[Supplied records Boundary: Start]

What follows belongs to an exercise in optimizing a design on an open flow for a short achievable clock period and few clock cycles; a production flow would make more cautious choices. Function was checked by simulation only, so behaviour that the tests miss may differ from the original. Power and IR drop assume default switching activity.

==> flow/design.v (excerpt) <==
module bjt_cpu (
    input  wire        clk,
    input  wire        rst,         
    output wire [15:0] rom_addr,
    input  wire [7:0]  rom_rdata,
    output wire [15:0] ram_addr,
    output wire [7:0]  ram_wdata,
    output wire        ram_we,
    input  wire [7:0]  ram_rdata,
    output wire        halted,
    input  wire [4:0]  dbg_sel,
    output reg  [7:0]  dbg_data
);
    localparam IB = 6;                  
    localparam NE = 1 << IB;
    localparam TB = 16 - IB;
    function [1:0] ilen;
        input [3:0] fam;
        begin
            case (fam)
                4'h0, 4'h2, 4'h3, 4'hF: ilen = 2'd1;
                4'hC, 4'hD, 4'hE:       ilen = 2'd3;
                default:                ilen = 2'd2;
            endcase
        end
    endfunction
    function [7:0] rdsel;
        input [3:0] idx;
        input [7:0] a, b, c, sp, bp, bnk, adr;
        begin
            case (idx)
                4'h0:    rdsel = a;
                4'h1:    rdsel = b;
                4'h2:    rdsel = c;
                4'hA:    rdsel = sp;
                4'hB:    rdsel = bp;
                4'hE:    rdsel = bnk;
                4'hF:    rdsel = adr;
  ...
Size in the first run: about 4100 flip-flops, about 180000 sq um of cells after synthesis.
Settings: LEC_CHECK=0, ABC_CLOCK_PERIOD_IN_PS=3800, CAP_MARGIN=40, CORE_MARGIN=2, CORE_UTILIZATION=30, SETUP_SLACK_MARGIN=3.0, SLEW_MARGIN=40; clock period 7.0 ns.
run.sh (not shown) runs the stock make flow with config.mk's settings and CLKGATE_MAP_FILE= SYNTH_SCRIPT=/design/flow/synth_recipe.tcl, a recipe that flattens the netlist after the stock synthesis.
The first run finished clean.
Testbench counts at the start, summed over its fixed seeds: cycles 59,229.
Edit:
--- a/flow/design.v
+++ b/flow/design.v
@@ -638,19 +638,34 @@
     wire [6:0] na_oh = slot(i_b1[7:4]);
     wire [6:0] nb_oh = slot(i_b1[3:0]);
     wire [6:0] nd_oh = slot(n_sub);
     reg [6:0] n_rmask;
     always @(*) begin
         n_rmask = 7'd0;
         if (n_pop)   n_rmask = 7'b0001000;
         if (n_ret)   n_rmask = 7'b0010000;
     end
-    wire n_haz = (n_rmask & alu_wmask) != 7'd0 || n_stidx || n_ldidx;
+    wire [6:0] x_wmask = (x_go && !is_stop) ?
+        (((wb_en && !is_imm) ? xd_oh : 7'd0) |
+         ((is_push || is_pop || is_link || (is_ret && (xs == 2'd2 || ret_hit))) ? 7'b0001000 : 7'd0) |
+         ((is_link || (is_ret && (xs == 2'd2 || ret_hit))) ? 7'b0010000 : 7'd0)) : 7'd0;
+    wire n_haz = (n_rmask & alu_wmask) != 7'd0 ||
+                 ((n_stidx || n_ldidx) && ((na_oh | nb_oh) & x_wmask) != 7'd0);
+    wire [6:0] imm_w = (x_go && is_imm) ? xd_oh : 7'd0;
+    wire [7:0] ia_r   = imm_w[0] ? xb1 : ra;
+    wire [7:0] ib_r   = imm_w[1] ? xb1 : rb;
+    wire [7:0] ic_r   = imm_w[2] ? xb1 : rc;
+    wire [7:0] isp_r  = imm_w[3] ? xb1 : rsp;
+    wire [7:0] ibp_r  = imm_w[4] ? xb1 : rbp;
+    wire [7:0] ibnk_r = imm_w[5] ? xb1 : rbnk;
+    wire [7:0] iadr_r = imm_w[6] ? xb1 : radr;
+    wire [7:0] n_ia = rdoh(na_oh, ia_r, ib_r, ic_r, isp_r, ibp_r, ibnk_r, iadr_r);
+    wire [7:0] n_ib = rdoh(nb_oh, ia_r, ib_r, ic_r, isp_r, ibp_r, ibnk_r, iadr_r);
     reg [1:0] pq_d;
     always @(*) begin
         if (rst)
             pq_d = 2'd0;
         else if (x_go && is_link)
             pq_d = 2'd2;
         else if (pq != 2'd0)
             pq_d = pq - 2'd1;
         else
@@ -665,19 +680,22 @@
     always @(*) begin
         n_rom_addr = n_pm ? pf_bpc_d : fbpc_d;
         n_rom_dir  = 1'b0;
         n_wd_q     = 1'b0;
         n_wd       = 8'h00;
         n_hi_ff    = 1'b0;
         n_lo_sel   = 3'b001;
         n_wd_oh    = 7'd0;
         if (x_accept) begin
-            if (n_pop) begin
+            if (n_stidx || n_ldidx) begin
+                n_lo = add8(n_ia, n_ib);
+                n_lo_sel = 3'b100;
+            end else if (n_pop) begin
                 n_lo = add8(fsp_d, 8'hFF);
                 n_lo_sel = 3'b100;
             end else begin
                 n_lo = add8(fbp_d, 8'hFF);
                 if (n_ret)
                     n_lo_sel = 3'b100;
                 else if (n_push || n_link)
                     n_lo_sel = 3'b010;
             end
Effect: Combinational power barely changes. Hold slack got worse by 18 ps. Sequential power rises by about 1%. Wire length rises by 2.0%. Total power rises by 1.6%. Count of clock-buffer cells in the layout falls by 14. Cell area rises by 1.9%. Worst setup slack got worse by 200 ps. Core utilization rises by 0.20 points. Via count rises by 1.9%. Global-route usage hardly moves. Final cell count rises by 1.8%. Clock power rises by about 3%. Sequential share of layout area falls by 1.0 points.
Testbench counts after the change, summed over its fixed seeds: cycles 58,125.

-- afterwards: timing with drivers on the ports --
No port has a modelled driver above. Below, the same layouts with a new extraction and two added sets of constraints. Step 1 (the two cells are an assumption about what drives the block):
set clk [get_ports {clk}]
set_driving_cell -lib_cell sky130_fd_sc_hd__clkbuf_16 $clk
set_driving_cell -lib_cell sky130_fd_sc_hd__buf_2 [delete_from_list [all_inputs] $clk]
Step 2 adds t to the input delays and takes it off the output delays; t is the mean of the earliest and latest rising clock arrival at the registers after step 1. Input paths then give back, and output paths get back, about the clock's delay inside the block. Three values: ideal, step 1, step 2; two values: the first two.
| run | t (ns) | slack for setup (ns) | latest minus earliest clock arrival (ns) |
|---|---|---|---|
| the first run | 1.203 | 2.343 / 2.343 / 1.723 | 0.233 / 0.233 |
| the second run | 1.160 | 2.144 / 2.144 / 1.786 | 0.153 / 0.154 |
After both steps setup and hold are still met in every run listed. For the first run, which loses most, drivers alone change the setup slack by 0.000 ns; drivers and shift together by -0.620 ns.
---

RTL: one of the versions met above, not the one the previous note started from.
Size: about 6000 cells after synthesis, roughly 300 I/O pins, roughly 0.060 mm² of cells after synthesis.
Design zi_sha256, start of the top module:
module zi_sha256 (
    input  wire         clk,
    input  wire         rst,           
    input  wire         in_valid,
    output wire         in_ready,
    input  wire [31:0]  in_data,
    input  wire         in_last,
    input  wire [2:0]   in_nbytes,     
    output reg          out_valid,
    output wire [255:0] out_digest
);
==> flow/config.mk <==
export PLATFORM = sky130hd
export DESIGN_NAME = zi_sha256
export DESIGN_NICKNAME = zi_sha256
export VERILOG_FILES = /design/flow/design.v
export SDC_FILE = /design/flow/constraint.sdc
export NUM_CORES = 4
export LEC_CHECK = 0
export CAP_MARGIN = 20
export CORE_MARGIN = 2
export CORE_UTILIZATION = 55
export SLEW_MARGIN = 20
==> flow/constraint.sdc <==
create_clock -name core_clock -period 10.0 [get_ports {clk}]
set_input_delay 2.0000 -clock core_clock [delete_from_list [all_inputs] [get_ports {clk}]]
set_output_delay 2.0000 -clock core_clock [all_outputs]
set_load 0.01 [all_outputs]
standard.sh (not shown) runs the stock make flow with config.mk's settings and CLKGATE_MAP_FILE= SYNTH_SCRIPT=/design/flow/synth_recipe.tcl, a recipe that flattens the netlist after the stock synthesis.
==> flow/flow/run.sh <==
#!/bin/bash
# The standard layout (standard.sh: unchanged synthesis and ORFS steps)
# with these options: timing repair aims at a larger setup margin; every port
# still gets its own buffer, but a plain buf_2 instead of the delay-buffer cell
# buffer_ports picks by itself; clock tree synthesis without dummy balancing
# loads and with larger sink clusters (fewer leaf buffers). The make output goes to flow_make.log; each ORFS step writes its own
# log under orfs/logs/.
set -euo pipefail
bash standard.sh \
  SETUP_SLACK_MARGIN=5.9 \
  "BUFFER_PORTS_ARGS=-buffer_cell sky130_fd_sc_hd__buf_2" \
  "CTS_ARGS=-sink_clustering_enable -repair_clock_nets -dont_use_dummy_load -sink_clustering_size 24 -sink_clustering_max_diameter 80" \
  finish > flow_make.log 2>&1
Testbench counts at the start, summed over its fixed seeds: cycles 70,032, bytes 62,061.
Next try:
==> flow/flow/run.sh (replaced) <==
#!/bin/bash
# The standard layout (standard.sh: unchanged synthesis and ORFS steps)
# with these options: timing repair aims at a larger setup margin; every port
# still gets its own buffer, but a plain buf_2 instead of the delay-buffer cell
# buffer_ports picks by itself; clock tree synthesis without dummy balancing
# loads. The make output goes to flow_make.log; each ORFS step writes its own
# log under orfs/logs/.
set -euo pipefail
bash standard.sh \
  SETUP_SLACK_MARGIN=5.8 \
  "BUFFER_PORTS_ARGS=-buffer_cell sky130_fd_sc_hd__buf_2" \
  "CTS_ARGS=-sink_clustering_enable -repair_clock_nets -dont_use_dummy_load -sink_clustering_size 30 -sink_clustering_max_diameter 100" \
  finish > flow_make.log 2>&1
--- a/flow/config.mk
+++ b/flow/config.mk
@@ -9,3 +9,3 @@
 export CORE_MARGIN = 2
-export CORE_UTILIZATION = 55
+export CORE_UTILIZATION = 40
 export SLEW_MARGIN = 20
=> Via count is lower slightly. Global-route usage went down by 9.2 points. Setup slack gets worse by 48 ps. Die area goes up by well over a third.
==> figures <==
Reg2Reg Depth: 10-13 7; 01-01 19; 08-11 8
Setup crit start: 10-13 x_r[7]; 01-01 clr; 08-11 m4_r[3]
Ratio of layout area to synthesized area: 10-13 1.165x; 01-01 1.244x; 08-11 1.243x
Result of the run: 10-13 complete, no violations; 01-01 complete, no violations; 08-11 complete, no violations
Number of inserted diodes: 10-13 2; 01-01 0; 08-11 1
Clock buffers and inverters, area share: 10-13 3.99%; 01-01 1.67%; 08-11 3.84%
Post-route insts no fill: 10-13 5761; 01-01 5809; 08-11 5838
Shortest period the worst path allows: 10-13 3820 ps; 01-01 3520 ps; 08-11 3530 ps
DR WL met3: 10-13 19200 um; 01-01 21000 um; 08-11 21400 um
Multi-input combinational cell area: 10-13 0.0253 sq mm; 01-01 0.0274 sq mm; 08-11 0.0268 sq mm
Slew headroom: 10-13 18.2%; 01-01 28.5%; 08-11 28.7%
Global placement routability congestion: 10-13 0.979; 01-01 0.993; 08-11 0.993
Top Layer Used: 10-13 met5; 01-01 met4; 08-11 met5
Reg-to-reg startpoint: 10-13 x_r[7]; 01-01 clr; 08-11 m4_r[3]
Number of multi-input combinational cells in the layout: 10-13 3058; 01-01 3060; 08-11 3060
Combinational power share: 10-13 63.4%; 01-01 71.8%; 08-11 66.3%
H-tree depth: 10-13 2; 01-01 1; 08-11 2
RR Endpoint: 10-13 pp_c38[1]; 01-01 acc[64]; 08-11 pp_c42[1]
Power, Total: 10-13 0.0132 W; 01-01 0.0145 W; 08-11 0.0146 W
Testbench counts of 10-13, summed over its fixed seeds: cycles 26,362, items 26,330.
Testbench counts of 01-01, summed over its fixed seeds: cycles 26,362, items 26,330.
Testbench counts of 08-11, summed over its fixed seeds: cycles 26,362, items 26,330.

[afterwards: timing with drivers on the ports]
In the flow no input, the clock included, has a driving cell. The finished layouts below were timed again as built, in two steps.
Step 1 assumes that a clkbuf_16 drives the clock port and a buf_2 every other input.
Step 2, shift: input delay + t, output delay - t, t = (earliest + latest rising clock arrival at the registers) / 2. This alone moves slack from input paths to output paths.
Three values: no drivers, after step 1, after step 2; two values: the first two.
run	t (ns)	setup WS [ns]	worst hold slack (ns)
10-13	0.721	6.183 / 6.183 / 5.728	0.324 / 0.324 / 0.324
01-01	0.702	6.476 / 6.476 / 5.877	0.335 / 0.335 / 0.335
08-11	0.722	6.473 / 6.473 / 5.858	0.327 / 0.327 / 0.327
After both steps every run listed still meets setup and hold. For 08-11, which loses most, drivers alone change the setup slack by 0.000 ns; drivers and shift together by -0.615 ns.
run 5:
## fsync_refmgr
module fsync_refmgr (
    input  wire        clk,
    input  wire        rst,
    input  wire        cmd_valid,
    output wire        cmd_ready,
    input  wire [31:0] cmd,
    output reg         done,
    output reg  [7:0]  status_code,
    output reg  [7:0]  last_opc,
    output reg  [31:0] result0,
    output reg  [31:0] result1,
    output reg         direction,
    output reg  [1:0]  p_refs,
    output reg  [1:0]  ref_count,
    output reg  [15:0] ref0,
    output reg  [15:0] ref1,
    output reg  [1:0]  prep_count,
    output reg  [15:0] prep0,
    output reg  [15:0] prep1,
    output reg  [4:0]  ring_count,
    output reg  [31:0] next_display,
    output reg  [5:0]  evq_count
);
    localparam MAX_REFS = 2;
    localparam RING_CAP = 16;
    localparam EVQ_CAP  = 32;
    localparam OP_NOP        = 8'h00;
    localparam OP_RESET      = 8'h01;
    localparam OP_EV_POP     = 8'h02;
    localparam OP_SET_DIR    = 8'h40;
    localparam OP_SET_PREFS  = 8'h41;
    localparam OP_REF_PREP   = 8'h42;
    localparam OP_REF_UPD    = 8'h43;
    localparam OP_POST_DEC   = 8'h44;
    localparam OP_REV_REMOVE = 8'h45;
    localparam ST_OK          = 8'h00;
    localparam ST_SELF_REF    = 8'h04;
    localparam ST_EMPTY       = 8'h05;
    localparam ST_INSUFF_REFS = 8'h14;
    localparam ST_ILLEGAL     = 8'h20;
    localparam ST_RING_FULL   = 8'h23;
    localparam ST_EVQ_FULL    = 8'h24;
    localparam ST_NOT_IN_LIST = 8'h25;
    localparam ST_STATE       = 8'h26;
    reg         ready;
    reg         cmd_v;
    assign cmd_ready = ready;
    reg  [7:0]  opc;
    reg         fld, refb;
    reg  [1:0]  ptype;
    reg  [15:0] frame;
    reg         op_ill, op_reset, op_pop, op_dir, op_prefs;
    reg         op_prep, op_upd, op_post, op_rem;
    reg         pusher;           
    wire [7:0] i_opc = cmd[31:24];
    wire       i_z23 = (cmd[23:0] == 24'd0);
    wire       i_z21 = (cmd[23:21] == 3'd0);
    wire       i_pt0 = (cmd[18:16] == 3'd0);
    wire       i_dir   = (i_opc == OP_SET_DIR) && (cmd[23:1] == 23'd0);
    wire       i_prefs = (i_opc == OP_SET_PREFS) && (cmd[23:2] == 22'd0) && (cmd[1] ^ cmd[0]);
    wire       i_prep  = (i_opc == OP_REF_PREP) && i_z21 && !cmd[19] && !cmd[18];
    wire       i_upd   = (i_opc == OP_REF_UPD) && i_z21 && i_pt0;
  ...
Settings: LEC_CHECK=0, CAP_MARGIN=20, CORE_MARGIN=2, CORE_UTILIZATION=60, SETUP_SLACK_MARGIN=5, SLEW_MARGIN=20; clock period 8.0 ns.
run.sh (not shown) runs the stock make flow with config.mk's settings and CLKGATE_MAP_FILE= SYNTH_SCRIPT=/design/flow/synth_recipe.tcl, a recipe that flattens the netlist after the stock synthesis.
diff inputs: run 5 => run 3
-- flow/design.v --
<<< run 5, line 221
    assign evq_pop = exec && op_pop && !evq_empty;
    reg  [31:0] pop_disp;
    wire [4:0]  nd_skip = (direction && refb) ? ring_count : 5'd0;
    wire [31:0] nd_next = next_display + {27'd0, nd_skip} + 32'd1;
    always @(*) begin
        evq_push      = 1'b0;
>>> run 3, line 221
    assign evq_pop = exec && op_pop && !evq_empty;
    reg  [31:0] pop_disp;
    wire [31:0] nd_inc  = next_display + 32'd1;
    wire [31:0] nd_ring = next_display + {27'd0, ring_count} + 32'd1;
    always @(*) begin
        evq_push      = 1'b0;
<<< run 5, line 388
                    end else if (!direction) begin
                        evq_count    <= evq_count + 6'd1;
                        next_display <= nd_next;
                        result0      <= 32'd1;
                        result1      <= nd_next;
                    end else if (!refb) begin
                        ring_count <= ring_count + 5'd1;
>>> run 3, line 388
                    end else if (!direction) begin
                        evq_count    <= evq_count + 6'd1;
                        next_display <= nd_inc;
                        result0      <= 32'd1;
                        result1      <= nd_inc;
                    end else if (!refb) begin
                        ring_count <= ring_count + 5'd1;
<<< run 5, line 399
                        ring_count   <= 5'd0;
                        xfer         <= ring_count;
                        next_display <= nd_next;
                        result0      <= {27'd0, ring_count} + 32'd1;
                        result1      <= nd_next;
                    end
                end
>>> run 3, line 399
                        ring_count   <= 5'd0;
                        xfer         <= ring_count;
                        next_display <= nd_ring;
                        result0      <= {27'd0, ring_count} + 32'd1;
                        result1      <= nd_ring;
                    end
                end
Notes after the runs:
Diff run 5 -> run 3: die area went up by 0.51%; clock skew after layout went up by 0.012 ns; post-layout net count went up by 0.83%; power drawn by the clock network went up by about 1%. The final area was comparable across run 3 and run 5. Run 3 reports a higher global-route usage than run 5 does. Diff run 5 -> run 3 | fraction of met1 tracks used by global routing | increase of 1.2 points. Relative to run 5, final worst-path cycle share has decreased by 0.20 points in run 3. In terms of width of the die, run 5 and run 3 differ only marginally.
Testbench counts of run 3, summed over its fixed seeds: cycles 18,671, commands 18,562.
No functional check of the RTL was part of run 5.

[Supplied records Boundary: End]

Using the entries, return every line where the word "direction" can be found.

    output reg         direction,
    wire [4:0]  nd_skip = (direction && refb) ? ring_count : 5'd0;
                    end else if (!direction) begin
                    end else if (!direction) begin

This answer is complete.